California-based Aquentium, a public company that acts as a partner to assist its subsidiaries in securing capital, market share and revenues, recently began a feasibility study for implementation of a waste-to-energy plant in South Korea. The company expects the study will yield positive results and open the door for the development of a facility in the country, according to Mark Taggatz, Aquentium president and CEO. "We're pretty darn close to 100 percent certain," he said.

The study is based on a 1,000 metric-ton-per-day energy processing plant that could supply electricity for a few thousand homes, Taggatz said, adding that it's too early to determine a figure. "The main thing is feedstock and is there a supply," he said of the study. It will also include cost, estimated at about $250 million, and byproducts such as potable water, he added. Electricity is first and foremost but byproducts can present another revenue stream, according to Taggatz. A specific location for the facility has not been determined.

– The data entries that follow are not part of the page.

$ cat src/rtl/uop_oldest_pick.sv
module uop_oldest_pick #(
    parameter int N = 8
) (
    input  logic [N-1:0] req,
    output logic         hit,
    output logic [N-1:0] sel
);
    // lowest set bit = oldest requester
    assign sel = req & (~req + N'(1));
    assign hit = |req;
endmodule

$ cat src/rtl/uop_pool.sv
module uop_pool #(
    parameter int N     = 8,
    parameter int TAG_W = 4,
    localparam int CNT_W = $clog2(N + 1)
) (
    input  logic             clk,
    input  logic             rst_n,
    input  logic [N-1:0]     remove,
    input  logic             alloc_en,
    input  logic [2:0]       alloc_cls,
    input  logic             alloc_rdy,
    input  logic [TAG_W-1:0] alloc_tag,
    input  logic             wake_valid,
    input  logic [TAG_W-1:0] wake_tag,
    output logic [N-1:0]     ent_valid,
    output logic [N-1:0]     ent_rdy,
    output logic [2:0]       ent_cls [N],
    output logic [TAG_W-1:0] ent_tag [N],
    output logic [CNT_W-1:0] count
);
    logic [2:0]       cls_q [N];
    logic [TAG_W-1:0] tag_q [N];
    logic [N-1:0]     rdy_q;
    logic [CNT_W-1:0] count_q;

    logic [2:0]       cls_d [N];
    logic [TAG_W-1:0] tag_d [N];
    logic [N-1:0]     rdy_d;
    logic [CNT_W-1:0] count_d;

    genvar g;
    generate
        for (g = 0; g < N; g++) begin : g_valid
            assign ent_valid[g] = CNT_W'(g) < count_q;
        end
    endgenerate

    // collapse survivors toward slot 0, then append the new entry
    always_comb begin
        logic [CNT_W-1:0] wp;
        wp = '0;
        for (int i = 0; i < N; i++) begin
            cls_d[i] = '0;
            tag_d[i] = '0;
            rdy_d[i] = 1'b0;
        end
        for (int i = 0; i < N; i++) begin
            if (ent_valid[i] && !remove[i]) begin
                cls_d[wp[$clog2(N)-1:0]] = cls_q[i];
                tag_d[wp[$clog2(N)-1:0]] = tag_q[i];
                rdy_d[wp[$clog2(N)-1:0]] = rdy_q[i] | (wake_valid && (wake_tag == tag_q[i]));
                wp = wp + CNT_W'(1);
            end
        end
        if (alloc_en && (wp < CNT_W'(N))) begin
            cls_d[wp[$clog2(N)-1:0]] = alloc_cls;
            tag_d[wp[$clog2(N)-1:0]] = alloc_tag;
            rdy_d[wp[$clog2(N)-1:0]] = alloc_rdy | (wake_valid && (wake_tag == alloc_tag));
            wp = wp + CNT_W'(1);
        end
        count_d = wp;
    end

    always_ff @(posedge clk) begin
        if (!rst_n) begin
            count_q <= '0;
            rdy_q   <= '0;
            for (int i = 0; i < N; i++) begin
                cls_q[i] <= '0;
                tag_q[i] <= '0;
            end
        end else begin
            count_q <= count_d;
            rdy_q   <= rdy_d;
            for (int i = 0; i < N; i++) begin
                cls_q[i] <= cls_d[i];
                tag_q[i] <= tag_d[i];
            end
        end
    end

    assign ent_rdy = rdy_q;
    assign ent_cls = cls_q;
    assign ent_tag = tag_q;
    assign count   = count_q;

    // only present, ready entries may be removed
    a_r7_ready_only: assert property (@(posedge clk) disable iff (!rst_n)
        (remove & ~(ent_valid & rdy_q)) == '0);

    // count moves by writes minus removals
    a_r8_count_track: assert property (@(posedge clk) disable iff (!rst_n)
        1'b1 |=> int'(count_q) == int'($past(count_q)) + int'($past(alloc_en))
                                  - $past($countones(remove)));

    // never more entries than slots
    a_r9_no_overflow: assert property (@(posedge clk) disable iff (!rst_n)
        count_q <= CNT_W'(N));
endmodule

The company has ties in South Korea, Taggatz explained, so it started looking into the idea about a year ago. "We're making some progress," he said. South Korea is the 10th largest economy in the world, according to Aquentium, and the government there has a program to spend $45 billion over the next five years on environment projects. Aquentium's long-term goals involve more projects all over South Korea, including waste water treatment technologies, Taggatz said. "We want to be able to do more green projects in the future for the country," he said. "There's more of a demand in the country than we can provide with just one project."

If the waste-to-energy study proves economically feasible and sustainable, Aquentium will proceed with construction, Taggatz said. "It would become our project." The next two months will be spent on the study, followed by three or four months on engineering and design. "I would hope by then we can get the exact design and start moving some dirt," he said.